Siddiqa Amnah, Ahmad Jamil, Ali Amjad, Paracha Rehan Zafar, Bibi Zurah, Aslam Babar
Research Center for Modeling and Simulation (RCMS), National University of Sciences and Technology (NUST), Islamabad 44000, Pakistan.
Research Center for Modeling and Simulation (RCMS), National University of Sciences and Technology (NUST), Islamabad 44000, Pakistan.
Comput Biol Chem. 2016 Apr;61:210-20. doi: 10.1016/j.compbiolchem.2016.01.009. Epub 2016 Jan 25.

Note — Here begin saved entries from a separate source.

**config.mk**
```make
export PLATFORM = sky130hd
export DESIGN_NAME = alu_cmd_issuer
export DESIGN_NICKNAME = d
export VERILOG_FILES = /design/src/rtl/alu_cmd_issuer.sv
export SDC_FILE = /design/constraint.sdc
export NUM_CORES = 1
export LEC_CHECK = 0
export CAP_MARGIN = 20
export CORE_ASPECT_RATIO = 0.5
export CORE_MARGIN = 4
export CORE_UTILIZATION = 43
export DETAILED_ROUTE_END_ITERATION = 8
export PLACE_DENSITY = 0.71
export RECOVER_POWER = 50
export REMOVE_ABC_BUFFERS = 1
export SLEW_MARGIN = 10
export SYNTH_ARGS = -nofsm -noshare
export SYNTH_HDL_FRONTEND = slang
export SYNTH_SLANG_ARGS = --single-unit
```
**constraint.sdc**
```tcl
create_clock -name clk -period 2.2 [get_ports clk]
set_input_delay 0.55 -clock clk [delete_from_list [all_inputs] [get_ports clk]]
set_output_delay 0.55 -clock clk [all_outputs]
set_load 0.03 [all_outputs]
```
<file path="config.mk">
export PLATFORM = sky130hd
export DESIGN_NAME = scc_wave_i2s
export DESIGN_NICKNAME = d
export VERILOG_FILES = /design/src/rtl/scc_wave_i2s.sv
export SDC_FILE = /design/constraint.sdc
export NUM_CORES = 1
export LEC_CHECK = 0
export CORE_AREA = 2 2 91 93
export CTS_CLUSTER_DIAMETER = 150
export DETAILED_ROUTE_END_ITERATION = 10
export DIE_AREA = 0 0 93 95
export PLACE_DENSITY = 0.44
export SYNTH_ARGS = -nofsm -noshare
export SYNTH_HDL_FRONTEND = slang
export SYNTH_SLANG_ARGS = --single-unit
</file>
<file path="constraint.sdc">
create_clock -name clk21m -period 2.55 [get_ports clk21m]
set_input_delay 0.51 -clock clk21m [delete_from_list [all_inputs] [get_ports clk21m]]
set_output_delay 0.51 -clock clk21m [all_outputs]
set_load 0.01 [all_outputs]
</file>
<file path="src/rtl/scc_wave_i2s.sv">
// I2S serial output for the SCC mono wave: one 16-bit word per frame, sent on both channels.
// Bit and word clocks come from clk21m through an internal divider.
module scc_wave_i2s #(
  parameter int unsigned BCLK_DIV = 7
) (
  input  logic        clk21m,
  input  logic        reset,
  input  logic        enable,
  input  logic [14:0] wavl,
  output logic        i2s_bclk,
  output logic        i2s_lrclk,
  output logic        i2s_sdata,
  output logic        sample_tick
);

  localparam int unsigned DIV_W = 8;
  localparam int unsigned BIT_W = 5;
  localparam int unsigned SMP_W = 16;
  localparam int unsigned FRM_W = 2 * SMP_W;
  localparam logic [DIV_W-1:0] DIV_LAST = DIV_W'(BCLK_DIV - 1);

  logic [DIV_W-1:0] div_cnt;
  logic [BIT_W-1:0] bit_cnt;
  logic [FRM_W-1:0] shreg;

  logic             div_wrap_c;
  logic             fe_c;
  logic [BIT_W-1:0] k_c;
  logic [SMP_W-1:0] s_c;

  // A falling edge is the divider wrap while bclk is currently high.
  assign div_wrap_c = (div_cnt == DIV_LAST);
  assign fe_c       = div_wrap_c & i2s_bclk;
  assign k_c        = bit_cnt + BIT_W'(1);
  assign s_c        = enable ? {wavl, 1'b0} : '0;

  // Bit clock divider.
  always_ff @(posedge clk21m or posedge reset) begin
    if (reset) begin
      div_cnt  <= '0;
      i2s_bclk <= 1'b0;
    end else if (div_wrap_c) begin
      div_cnt  <= '0;
      i2s_bclk <= ~i2s_bclk;
    end else begin
      div_cnt  <= div_cnt + DIV_W'(1);
    end
  end

  // Frame sequencing: everything advances on the bclk falling edge.
  always_ff @(posedge clk21m or posedge reset) begin
    if (reset) begin
      bit_cnt     <= '1;
      shreg       <= '0;
      i2s_sdata   <= 1'b0;
      i2s_lrclk   <= 1'b1;
      sample_tick <= 1'b0;
    end else begin
      sample_tick <= fe_c && (k_c == '0);
      if (fe_c) begin
        bit_cnt   <= k_c;
        i2s_sdata <= shreg[FRM_W-1];
        i2s_lrclk <= k_c[BIT_W-1];
        if (k_c == '0) begin
          shreg <= {s_c, s_c};
        end else begin
          shreg <= {shreg[FRM_W-2:0], 1'b0};
        end
      end
    end
  end

endmodule

</file>
# After elaboration in Yosys (flattened, before gate mapping)
# Cells that the tools add are included.
# totals
register_bits,49
input_bits,18
output_inout_bits,4
elab_cells,17
# classes
addsub,2
eq_ne,1
n_mux,3
n_bitwise,2
reduce_logical,2
# ops
op,n
2-to-1 mux 32 bit,1
2-to-1 mux 16 bit,1
adder 8 x 1 -> 8 bit (second input constant),1
== test 8 x 3 -> 1 bit (second input constant),1
2-to-1 mux 8 bit,1
adder 5 x 1 -> 5 bit (second input constant),1
zero test 5 bit,1
bitwise AND 1 bit,1
logical AND 1 bit,1
NOT 1 bit,1

# Logic depth before layout (Yosys ltp)
# Gate-level depths: netlist of the first run.
# logic_depth
word_depth,3
ltp_mapped,8
depth_no_buf,6

# Least setup slack after synthesis of the first run
# OpenSTA, ideal clock, no wires.
# synth_path
path_kind,reg2reg
from,register bit_cnt[0]
to,register shreg[11]
setup_ns,0.126
arrival_time_ns,1.538
required_time_ns,2.424
path_slack_ns,0.885
stages_incl_launch_ff,8
path_buffers,2
synth_period_minus_slack_ns,1.665
cell_sequence,dfstp_2 ha_1 nor4_2 and2_1 buf_4 buf_6 o211ai_2 a21oi_1
# synth_between
elab_chain_len,3
# synth_lines
item,line,source
"start, declared",23,logic [BIT_W-1:0] bit_cnt;
"start signal, assigned",61,bit_cnt <= k_c;
adder 5 x 1 -> 5 bit,34,assign k_c = bit_cnt + BIT_W'(1);
zero test 5 bit,64,if (k_c == '0) begin
2-to-1 mux 32 bit,64,
"end signal, assigned",65,"shreg <= {s_c, s_c};"
"end signal, assigned",67,"shreg <= {shreg[FRM_W-2:0], 1'b0};"
"end, declared",24,logic [FRM_W-1:0] shreg;
# Every way passes these cells.
# A chain may end at the register's enable or synchronous reset.

# Worst setup path in the final report of the first run
# layout_path
from,register bit_cnt[0]
to,register shreg[17]
# The elaborated chain is that of the path after synthesis.

==> results.json, run 1 <==
{
  "grt_pass1_vias": 1840,
  "portBuffers": 21,
  "critPathRequiredTime_ns": 2.78,
  "crit_fanout": 15,
  "r2r_slack_ns": 0.46,
  "track_usage_pct": 12.8,
  "cts_hold_buf": 0,
  "cp-start-kind": "flip-flop",
  "leakagePower_nw": 0.958,
  "finalPower_mw": 1.39,
  "synth_top_area_share_pct": 46.1,
  "crit_chain": "ha_1, nor4_2, and2_1, o211ai_1, a21oi_1",
  "whs_path_depth": 2,
  "cap_violations": 0,
  "outcome": "complete, no violations",
  "cts_tree": "built",
  "synth_edf_count": 0,
  "rows": 33,
  "hold_path.class": "reg2reg",
  "max_clock_freq_ghz": 0.478,
  "clk_pin_slew_ns": 0.10,
  "rsz0062_at_grt": "false",
  "max-clock-path-buffers": 2,
  "async_flop_share_pct": 100,
  "synth_seq_cells": 47,
  "cts.sinks": 47,
  "diodes": 0,
  "worstHoldEndpoint": "i2s_sdata",
  "h-tree-depth": 2,
  "met3_length_um": 181,
  "cts_resized": 0,
  "vias": 1730,
  "clock-skew-final_ns": 0.0101,
  "final_cell_mix": "dfrtp_1, nor2_1, a21oi_1, a31oi_1, clkdlybuf4s50_1",
  "finalCriticalPeriod_ns": 2.09,
  "wl_per_cell_um": 14.5,
  "worst_path_max_delay_cell": "and2_1",
  "finalSetupTns_ns": 0,
  "grt_max_degree": 48,
  "final_layout_size_suffix_gt1_share_pct": 15.1,
  "syn_area_sq_mm": 0.00228,
  "die_h_um": 95,
  "area_growth_syn_to_layout_pct": 17.3,
  "fin_nets": 260,
  "synth_nets": 244,
  "crit_start": "bit_cnt[0]",
  "gr-total-overflow": 0,
  "insertion_delay_ns": 0.30,
  "antenna_found_initial": 0,
  "layout_commonest_cell": "dfrtp_1",
  "io_pins": 22,
  "setup_viol": 0,
  "chipWidth_um": 93,
  "synth-main-ff-cell": "dfrtp_1",
  "initial_core_util_pct": 28.8,
  "drt-initial-drc-count": 70,
  "gp_congestion": 0.671,
  "grt_pass1_wl_um": 8900,
  "fin_crit_sh_pct": 82.0,
  "vias_per_cell": 5.03,
  "die_area_sq_mm": 0.00884,
  "dp_hpwl_um": 2980,
  "max_stage_delay_ns": 0.68,
  "synthCells": 222,
  "final.fill_count": 837,
  "r2r_cells": 5,
  "synth.area.top_cells": "dfrtp_1, a31oi_1, a21oi_1, dfstp_2, o211ai_2",
  "coreArea_sq_mm": 0.00793,
  "cts_setup_buffers": 0,
  "maxUsedRoutingLayer": "met4",
  "dr.pass1.iters": 4,
  "holdWs_ns": 0.478,
  "clock_tree.root_cell": "clkbuf_8",
  "yosys_warnings": 0,
  "numCtsBuffers": 5,
  "wirelength_um": 4990,
  "synth_area_per_cell_sq_um": 10.3,
  "hold_violations": 0,
  "multi_input_area_sq_um": 978,
  "drc": 0,
  "r2r-start": "bit_cnt[0]",
  "reg2reg_to": "shreg[17]",
  "hold_start": "shreg[31]",
  "maxSlewViolCount": 0,
  "met1_length_um": 2480,
  "vdd_drop_max_mv": 0.216,
  "crit_type": "reg2reg",
  "drtAntennaViolNets": 0,
  "wl_met2_um": 2250,
  "yosysTopAreaCell": "dfrtp_1",
  "relSlewSlack_pct": 47.9,
  "tightestPinTransition_ns": 0.781,
  "crit_arrival_ns": 2.32,
  "yosysSeqAreaShare_pct": 51.8,
  "powerDensity_mw_per_mm2": 519,
  "crit_path_end_kind": "flip-flop",
  "synth_cell_types": 29,
  "final-seq-area_sq_mm": 0.00118
}
-- worst max-delay path, delay by kind of cell, from the launching register on --
| kind | cells | cell delay [ns] |
|---|---|---|
| fa+ha+maj | 1 | 0.28 |
| flops | 1 | 0.41 |
| simple gates | 2 | 0.94 |
| compound gates | 2 | 0.39 |
-- area by class of cell --
| cell class | count | area share, % |
|---|---|---|
| flip-flops and latches | 47 | 44.2 |
| multi-input cells | 155 | 36.6 |
| repair buffers | 27 | 9.54 |
| well taps | 105 | 4.91 |
| clock buffers | 6 | 3.09 |
| clock inverters | 2 | 1.45 |
| inverters | 2 | 0.281 |
-- worst max path at each step --
stage | endpoint | slack, ns
after global placement | shreg[23] | 0.48
after CTS | shreg[23] | 0.44
after global routing | shreg[17] | 0.26
after floorplan | shreg[11] | 0.89
final | shreg[17] | 0.46
after detailed placement | shreg[1] | 0.46
-- routing by layer --
| metal | global-route usage [%] | vias up |
|---|---|---|
| met5 | 0 | - |
| met4 | 4.04 | 0 |
| met3 | 2.63 | 8 |
| met2 | 20.8 | 42 |
| met1 | 17.1 | 841 |
| li1 | - | 839 |
-- report_power, final --
group / internal, mW / leakage (nW) / total (mW) / switching (mW)
Clock: 0.323 / 0.0618 / 0.593 / 0.270
Combinational: 0.0257 / 0.408 / 0.0519 / 0.0262
Sequential: 0.745 / 0.488 / 0.745 / 0
Total: 1.09 / 0.958 / 1.39 / 0.296
-- stage by stage --
step	setup WS, ns	instances	instance area (sq um)	util [%]
after detailed placement	0.455	336	2550	32.2
after floorplan	0.885	222	2280	-
after global routing	0.258	344	2680	33.8
after CTS	0.444	344	2680	33.8
after global placement	0.483	336	2550	32.2
final	0.459	344	2680	33.8
-- state kept, by name, summed over array words and instances (netlist names) --
| register | flops |
|---|---|
| bit_cnt | 4 |
| div_cnt | 8 |
| i2s_bclk | 1 |
| i2s_lrclk | 1 |
| i2s_sdata | 1 |
| sample_tick | 1 |
| shreg | 31 |
-- cells in the mapped netlist, types with 3 or more instances --
cell type and number:
a21oi_1 30, dfrtp_1 42, o211ai_2 10, xnor2_1 9, buf_4 6, nand3_1 6, clkbuf_1 4, nor2_1 33
and3_1 3, ha_1 4, a31oi_1 29, o211ai_1 5, nand2_1 10, buf_2 6, dfstp_2 5
-- kinds of logic after synthesis --
group | Yosys count | synth area share, %
AOI/OAI and AO/OA | 79 | 23.9
and+or+nand+nor | 61 | 12.6
DFF | 47 | 51.8
buffers and inverters | 20 | 5.27
xor gates and xnor gates | 11 | 4.22
adders and majority gates | 4 | 2.19
Note: power is estimated with default switching activity, not from simulation.
==> inputs of run 2 (changes only) <==
--- a/config.mk
+++ b/config.mk
@@ -9,7 +9,7 @@
 export CTS_CLUSTER_DIAMETER = 150
 export DETAILED_ROUTE_END_ITERATION = 10
 export DIE_AREA = 0 0 93 95
-export PLACE_DENSITY = 0.44
+export PLACE_DENSITY = 0.46
 export SYNTH_ARGS = -nofsm -noshare
 export SYNTH_HDL_FRONTEND = slang
 export SYNTH_SLANG_ARGS = --single-unit
==> constraint.sdc (replaced) <==
create_clock -name clk21m -period 1.8 [get_ports clk21m]
set_input_delay 0.36 -clock clk21m [delete_from_list [all_inputs] [get_ports clk21m]]
set_output_delay 0.36 -clock clk21m [all_outputs]
set_load 0.01 [all_outputs]
==> run 2 against run 1 <==
Net effect: maximum frequency grew 25%; combinational power grew 51%; first-iteration DRC count grew 4.3%; flip-flop and latch count is the same; die area is the same; clock power grew 13%; clock skew shrank 0.00073 ns; largest cell class unchanged; largest power group unchanged.
==> results.json, run 2 (synthesis results as in run 1) <==
{
  "hold_violations": 0,
  "max_clock_freq_ghz": 0.596,
  "final_cell_mix": "dfrtp_1, nor2_1, a21oi_1, a31oi_1, clkdlybuf4s50_1",
  "portBuffers": 21,
  "final_util_pct": 35.1,
  "final_layout_size_suffix_gt1_share_pct": 17.3,
  "finalSetupTns_ns": 0,
  "finalCriticalPeriod_ns": 1.68,
  "cp-start-kind": "flip-flop",
  "gr-total-overflow": 0,
  "relSlewSlack_pct": 71.4,
  "vdd_drop_max_mv": 0.292,
  "numCtsBuffers": 5,
  "r2r_cells": 5,
  "powerDensity_mw_per_mm2": 647,
  "worst_path_max_delay_cell": "dfstp_2",
  "diodes": 0,
  "antenna_found_initial": 0,
  "dp_hpwl_um": 3130,
  "wirelength_um": 4980,
  "clock_tree.root_cell": "clkbuf_8",
  "path_depth": 5,
  "die_h_um": 95,
  "grt_pass1_vias": 1656,
  "chipWidth_um": 93,
  "largest_register": "shreg",
  "h-tree-depth": 2,
  "max_stage_delay_ns": 0.62,
  "crit_fanout": 31,
  "grt_max_degree": 38,
  "fin_nets": 264,
  "outcome": "complete, no violations",
  "crit_arrival_ns": 1.87,
  "drtAntennaViolNets": 0,
  "cts.sinks": 47,
  "crit_family": "flip-flops",
  "vias": 1719,
  "coreArea_sq_mm": 0.00793,
  "fin_crit_sh_pct": 93.2,
  "drc": 0,
  "initial_core_util_pct": 28.8,
  "track_usage_pct": 12.0,
  "maxSlewViolCount": 0,
  "clock-skew-final_ns": 0.00937,
  "finalPower_mw": 1.80,
  "setup_viol": 0,
  "critPathRequiredTime_ns": 1.99,
  "leakagePower_nw": 1.00,
  "holdWs_ns": 0.367,
  "largest_register_ff_count": 31,
  "hold_path.class": "in2async",
  "cts_tree": "built",
  "cap_violations": 0,
  "layout_commonest_cell": "dfrtp_1",
  "rsz0062_at_grt": "false",
  "tightestPinTransition_ns": 0.428,
  "crit_buf_inv": 1,
  "dr.pass1.iters": 4,
  "dp_cells": 340,
  "grt_pass1_wl_um": 8380,
  "crit_path_end_kind": "flip-flop",
  "rows": 33,
  "drt-initial-drc-count": 73,
  "vias_per_cell": 4.94,
  "crit_chain": "and4_1, o2111ai_2, buf_12, a31oi_2, a21oi_1",
  "largestRegisters": "shreg: 31 flops, div_cnt: 8 flops, bit_cnt: 4 flops",
  "wl_per_cell_um": 14.3,
  "final_cells": 348,
  "gp_congestion": 0.736,
  "crit_type": "reg2reg",
  "die_area_sq_mm": 0.00884,
  "cts_hold_buf": 0,
  "io_pins": 22,
  "insertion_delay_ns": 0.30,
  "max-clock-path-buffers": 2,
  "clk_pin_slew_ns": 0.09,
  "area_growth_syn_to_layout_pct": 22.2
}
==> run 2: changes by cell type in the layout (fill, tap and decap cells not counted), sizes merged <==
| cell | previous run | this run |
|---|---|---|
| bufinv | 1 | 0 |
| dlygate4sd2 | 0 | 1 |
| clkbuf | 6 | 7 |
| buf | 6 | 10 |
| clkdlybuf4s50 | 21 | 20 |
| inv | 3 | 2 |
| clkinv | 0 | 1 |
==> run 2: final timing paths <==
check                           start  slack (ns)     endpoint
hold reg to reg             shreg[31]        0.47    i2s_sdata
min in group clk21m         shreg[31]        0.47    i2s_sdata
max in group asynchronous       reset        0.96     shreg[2]
hold / removal                  reset        0.37  sample_tick
setup / recovery           bit_cnt[0]        0.12     shreg[2]
setup reg to reg           bit_cnt[0]        0.12     shreg[2]
==> run 2: layout make-up <==
class	instances	area, sq um
tap	105	131
clock inverter	1	8.76
sequential	47	1180
timing repair buffer	31	372
fill	825	5140
clock buffer	7	86.3
multi-input combinational	155	998
inverter	2	7.51
==> run 2: routing by layer <==
metal | track usage (%) | wire length, um | vias to the layer above
met5 | 0 | 0 | -
met1 | 16.8 | 2450 | 830
met4 | 3.68 | 65 | 0
met3 | 2.55 | 228 | 6
li1 | - | - | 851
met2 | 18.7 | 2240 | 32
==> run 2: repair_timing <==
| action | CTS | global route |
|---|---|---|
| pin swaps | 0 | 1 |
| setup buffers | 0 | 0 |
| gates resized for setup | 1 | 4 |
| hold endpoints to repair | 0 | 0 |
| setup endpoints to repair | 1 | 12 |
==> run 2: per-stage QoR <==
step	instance area, sq um	worst slack [ns]
global route	2790	0.0252
global placement	2670	0.0851
floorplan	2280	0.135
finish	2790	0.122
detailed placement	2670	0.0333
CTS	2770	0.0270
==> run 2: power by group <==
| group | leakage, nW | total (mW) | switching, mW | internal [mW] |
|---|---|---|---|---|
| clock | 0.0484 | 0.669 | 0.354 | 0.315 |
| combinational | 0.467 | 0.0783 | 0.0376 | 0.0406 |
| sequential | 0.488 | 1.06 | 0 | 1.06 |
| total | 1.00 | 1.80 | 0.392 | 1.41 |
==> inputs of run 3 (changes only) <==
--- a/config.mk
+++ b/config.mk
@@ -5,11 +5,13 @@
 export SDC_FILE = /design/constraint.sdc
 export NUM_CORES = 1
 export LEC_CHECK = 0
+export CAP_MARGIN = 20
 export CORE_AREA = 2 2 91 93
 export CTS_CLUSTER_DIAMETER = 150
 export DETAILED_ROUTE_END_ITERATION = 10
 export DIE_AREA = 0 0 93 95
 export PLACE_DENSITY = 0.46
+export SLEW_MARGIN = 15
 export SYNTH_ARGS = -nofsm -noshare
 export SYNTH_HDL_FRONTEND = slang
 export SYNTH_SLANG_ARGS = --single-unit
==> results of run 3 <==
No change in the layout: final DEF, timing and power equal those of run 2.
`src/rtl/gmrr_pkg.sv`:
```
// Shared widths for the gmrr predistortion path, plus the interpolation rounding helper.
package gmrr_pkg;

  localparam int AWIDTH = 9;
  localparam int FWIDTH = 7;
  localparam int DWIDTH = 32;
  localparam int TWIDTH = AWIDTH + FWIDTH;
  localparam int PWIDTH = DWIDTH + FWIDTH + 2;

  // Adds one half LSB of the fraction weight, then floors: half-up toward +inf.
  function automatic logic signed [DWIDTH-1:0] round_shift(input logic signed [PWIDTH-1:0] prod);
    logic signed [PWIDTH-1:0] half;
    half = '0;
    half[FWIDTH-1] = 1'b1;
    return DWIDTH'((prod + half) >>> FWIDTH);
  endfunction

endpackage

```
`src/rtl/interp_table_reader_if.sv`:
```
// Sample stream in/out plus the table RAM port A read signals of interp_table_reader.
interface interp_table_reader_if;
  import gmrr_pkg::*;

  logic [TWIDTH-1:0] i_tdata;
  logic              i_tlast;
  logic              i_tvalid;
  logic              i_tready;
  logic [DWIDTH-1:0] o_tdata;
  logic              o_tlast;
  logic              o_tvalid;
  logic              o_tready;
  logic              ram_en;
  logic [AWIDTH-1:0] ram_addr;
  logic [DWIDTH-1:0] ram_do;
  logic [DWIDTH-1:0] ram_do_next;

  modport slave (
    input  i_tdata, i_tlast, i_tvalid, o_tready, ram_do, ram_do_next,
    output i_tready, o_tdata, o_tlast, o_tvalid, ram_en, ram_addr
  );

  modport master (
    output i_tdata, i_tlast, i_tvalid, o_tready, ram_do, ram_do_next,
    input  i_tready, o_tdata, o_tlast, o_tvalid, ram_en, ram_addr
  );

endinterface

```
`src/rtl/interp_lerp.sv`:
```
// Interpolation datapath: slope register, then fraction multiply, round and add into the output register.
module interp_lerp
  import gmrr_pkg::*;
(
  input  logic              clk,
  input  logic              reset,
  input  logic              en_i,
  input  logic [DWIDTH-1:0] d0_i,
  input  logic [DWIDTH-1:0] d1_i,
  input  logic [FWIDTH-1:0] frac_i,
  output logic [DWIDTH-1:0] y_o
);

  logic signed [DWIDTH:0]   diff_d;
  logic signed [DWIDTH:0]   diff_q;
  logic [DWIDTH-1:0]        d0_q;
  logic [FWIDTH-1:0]        frac_q;
  logic signed [FWIDTH:0]   frac_ext_s;
  logic signed [PWIDTH-1:0] prod_s;
  logic [DWIDTH-1:0]        y_d;
  logic [DWIDTH-1:0]        y_q;

  // Slope and weighted sum; the rounded term stays within [0, d1-d0] so y needs no saturation.
  always_comb begin
    diff_d     = $signed({d1_i[DWIDTH-1], d1_i}) - $signed({d0_i[DWIDTH-1], d0_i});
    frac_ext_s = $signed({1'b0, frac_q});
    prod_s     = PWIDTH'(diff_q) * PWIDTH'(frac_ext_s);
    y_d        = d0_q + round_shift(prod_s);
  end

  // S2 and S3 registers, frozen together with the rest of the pipeline on a stall.
  always_ff @(posedge clk or posedge reset) begin
    if (reset) begin
      diff_q <= '0;
      d0_q   <= '0;
      frac_q <= '0;
      y_q    <= '0;
    end else if (en_i) begin
      diff_q <= diff_d;
      d0_q   <= d0_i;
      frac_q <= frac_i;
      y_q    <= y_d;
    end
  end

  assign y_o = y_q;

endmodule

```
`src/rtl/interp_table_reader.sv`:
```
// Table read engine: issues one dual-entry read per sample and returns the interpolated entry 4 cycles later.
module interp_table_reader
  import gmrr_pkg::*;
(
  input  logic                  clk,
  input  logic                  reset,
  interp_table_reader_if.slave  bus
);

  logic              advance_s;
  logic              accept_s;
  logic              v0_q, v1_q, v2_q, v3_q;
  logic              last0_q, last1_q, last2_q, last3_q;
  logic [FWIDTH-1:0] frac0_q, frac1_q;
  logic [DWIDTH-1:0] d0_q, d1_q;

  // Stall control: every stage and the RAM read move only when the output slot can drain.
  always_comb begin
    advance_s    = ~v3_q | bus.o_tready;
    accept_s     = bus.i_tvalid & advance_s & ~reset;
    bus.i_tready = advance_s & ~reset;
    bus.ram_en   = accept_s;
    if (accept_s) begin
      bus.ram_addr = bus.i_tdata[TWIDTH-1:FWIDTH];
    end else begin
      bus.ram_addr = '0;
    end
  end

  // S0/S1 sideband and captured table entries; bubbles travel like samples.
  always_ff @(posedge clk or posedge reset) begin
    if (reset) begin
      v0_q    <= 1'b0;
      v1_q    <= 1'b0;
      v2_q    <= 1'b0;
      v3_q    <= 1'b0;
      last0_q <= 1'b0;
      last1_q <= 1'b0;
      last2_q <= 1'b0;
      last3_q <= 1'b0;
      frac0_q <= '0;
      frac1_q <= '0;
      d0_q    <= '0;
      d1_q    <= '0;
    end else if (advance_s) begin
      v0_q    <= accept_s;
      last0_q <= bus.i_tlast;
      frac0_q <= bus.i_tdata[FWIDTH-1:0];
      v1_q    <= v0_q;
      last1_q <= last0_q;
      frac1_q <= frac0_q;
      d0_q    <= bus.ram_do;
      d1_q    <= bus.ram_do_next;
      v2_q    <= v1_q;
      last2_q <= last1_q;
      v3_q    <= v2_q;
      last3_q <= last2_q;
    end
  end

  interp_lerp u_lerp (
    .clk    (clk),
    .reset  (reset),
    .en_i   (advance_s),
    .d0_i   (d0_q),
    .d1_i   (d1_q),
    .frac_i (frac1_q),
    .y_o    (bus.o_tdata)
  );

  assign bus.o_tvalid = v3_q;
  assign bus.o_tlast  = last3_q;

endmodule

```
`src/flat_wrapper.sv`:
```
// flat-port wrapper written by rule: the top's interface ports become plain ports
module interp_table_reader_flat import gmrr_pkg::*;
  (clk, reset, bus_i_tdata, bus_i_tlast, bus_i_tvalid, bus_o_tready, bus_ram_do, bus_ram_do_next, bus_i_tready, bus_o_tdata, bus_o_tlast, bus_o_tvalid, bus_ram_en, bus_ram_addr);
  interp_table_reader_if bus_i ();
  input  logic clk;
  input  logic reset;
  input wire logic [$bits(bus_i.i_tdata)-1:0] bus_i_tdata;
  input wire logic [$bits(bus_i.i_tlast)-1:0] bus_i_tlast;
  input wire logic [$bits(bus_i.i_tvalid)-1:0] bus_i_tvalid;
  input wire logic [$bits(bus_i.o_tready)-1:0] bus_o_tready;
  input wire logic [$bits(bus_i.ram_do)-1:0] bus_ram_do;
  input wire logic [$bits(bus_i.ram_do_next)-1:0] bus_ram_do_next;
  output wire logic [$bits(bus_i.i_tready)-1:0] bus_i_tready;
  output wire logic [$bits(bus_i.o_tdata)-1:0] bus_o_tdata;
  output wire logic [$bits(bus_i.o_tlast)-1:0] bus_o_tlast;
  output wire logic [$bits(bus_i.o_tvalid)-1:0] bus_o_tvalid;
  output wire logic [$bits(bus_i.ram_en)-1:0] bus_ram_en;
  output wire logic [$bits(bus_i.ram_addr)-1:0] bus_ram_addr;
  assign bus_i.i_tdata = bus_i_tdata;
  assign bus_i.i_tlast = bus_i_tlast;
  assign bus_i.i_tvalid = bus_i_tvalid;
  assign bus_i.o_tready = bus_o_tready;
  assign bus_i.ram_do = bus_ram_do;
  assign bus_i.ram_do_next = bus_ram_do_next;
  assign bus_i_tready = bus_i.i_tready;
  assign bus_o_tdata = bus_i.o_tdata;
  assign bus_o_tlast = bus_i.o_tlast;
  assign bus_o_tvalid = bus_i.o_tvalid;
  assign bus_ram_en = bus_i.ram_en;
  assign bus_ram_addr = bus_i.ram_addr;
  interp_table_reader u_core (.clk(clk), .reset(reset), .bus(bus_i));
endmodule
```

Angiopoietin-like protein 8 (ANGPTL8) (also known as betatrophin) is a newly identified secretory protein with a potential role in autophagy, lipid metabolism and pancreatic beta-cell proliferation. Its structural characterization is required to enhance our current understanding of its mechanism of action which could help in identifying its receptor and/or other binding partners. Based on the physiological significance and necessity of exploring structural features of ANGPTL8, the present study is conducted with a specific aim to model the structure of ANGPTL8 and study its possible interactions with Lipoprotein Lipase (LPL). To the best of our knowledge, this is the first attempt to predict 3-dimensional (3D) structure of ANGPTL8. Three different approaches were used for modeling of ANGPTL8 including homology modeling, de-novo structure prediction and their amalgam which is then proceeded by structure verification using ERRATT, PROSA, Qmean and Ramachandran plot scores. The selected models of ANGPTL8 were further evaluated for protein-protein interaction (PPI) analysis with LPL using CPORT and HADDOCK server. Our results have shown that the crystal structure of iSH2 domain of Phosphatidylinositol 3-kinase (PI3K) p85β subunit (PDB entry: 3mtt) is a good candidate for homology modeling of ANGPTL8. Analysis of inter-molecular interactions between the structure of ANGPTL8 and LPL revealed existence of several non-covalent interactions. The residues of LPL involved in these interactions belong from its lid region, thrombospondin (TSP) region and heparin binding site which is suggestive of a possible role of ANGPTL8 in regulating the proteolysis, motility and localization of LPL. Besides, the conserved residues of SE1 region of ANGPTL8 formed interactions with the residues around the hinge region of LPL. Overall, our results support a model of inhibition of LPL by ANGPTL8 through the steric block of its catalytic site which will be further explored using wet lab studies in future.
血管生成素样蛋白8(ANGPTL8)(也称为β-促胰岛素分泌素)是一种新发现的分泌蛋白,在自噬、脂质代谢和胰腺β细胞增殖中具有潜在作用。需要对其进行结构表征,以加深我们目前对其作用机制的理解,这有助于识别其受体和/或其他结合伙伴。基于探索ANGPTL8结构特征的生理意义和必要性,本研究旨在构建ANGPTL8的结构模型,并研究其与脂蛋白脂肪酶(LPL)的可能相互作用。据我们所知,这是首次预测ANGPTL8三维(3D)结构的尝试。采用三种不同方法对ANGPTL8进行建模,包括同源建模、从头结构预测及其合并,然后使用ERRATT、PROSA、Qmean和拉氏图评分进行结构验证。使用CPORT和HADDOCK服务器对所选的ANGPTL8模型进行进一步评估,以分析其与LPL的蛋白质-蛋白质相互作用(PPI)。我们的结果表明,磷脂酰肌醇3激酶(PI3K)p85β亚基的iSH2结构域(PDB编号:3mtt)的晶体结构是ANGPTL8同源建模的良好候选对象。对ANGPTL8和LPL结构之间分子间相互作用的分析揭示了几种非共价相互作用的存在。参与这些相互作用的LPL残基来自其盖子区域、血小板反应蛋白(TSP)区域和肝素结合位点,这表明ANGPTL8在调节LPL的蛋白水解、运动性和定位方面可能发挥作用。此外,ANGPTL8的SE1区域的保守残基与LPL铰链区域周围的残基形成了相互作用。总体而言,我们的结果支持ANGPTL8通过空间位阻其催化位点来抑制LPL的模型,未来将通过湿实验室研究进一步探索这一模型。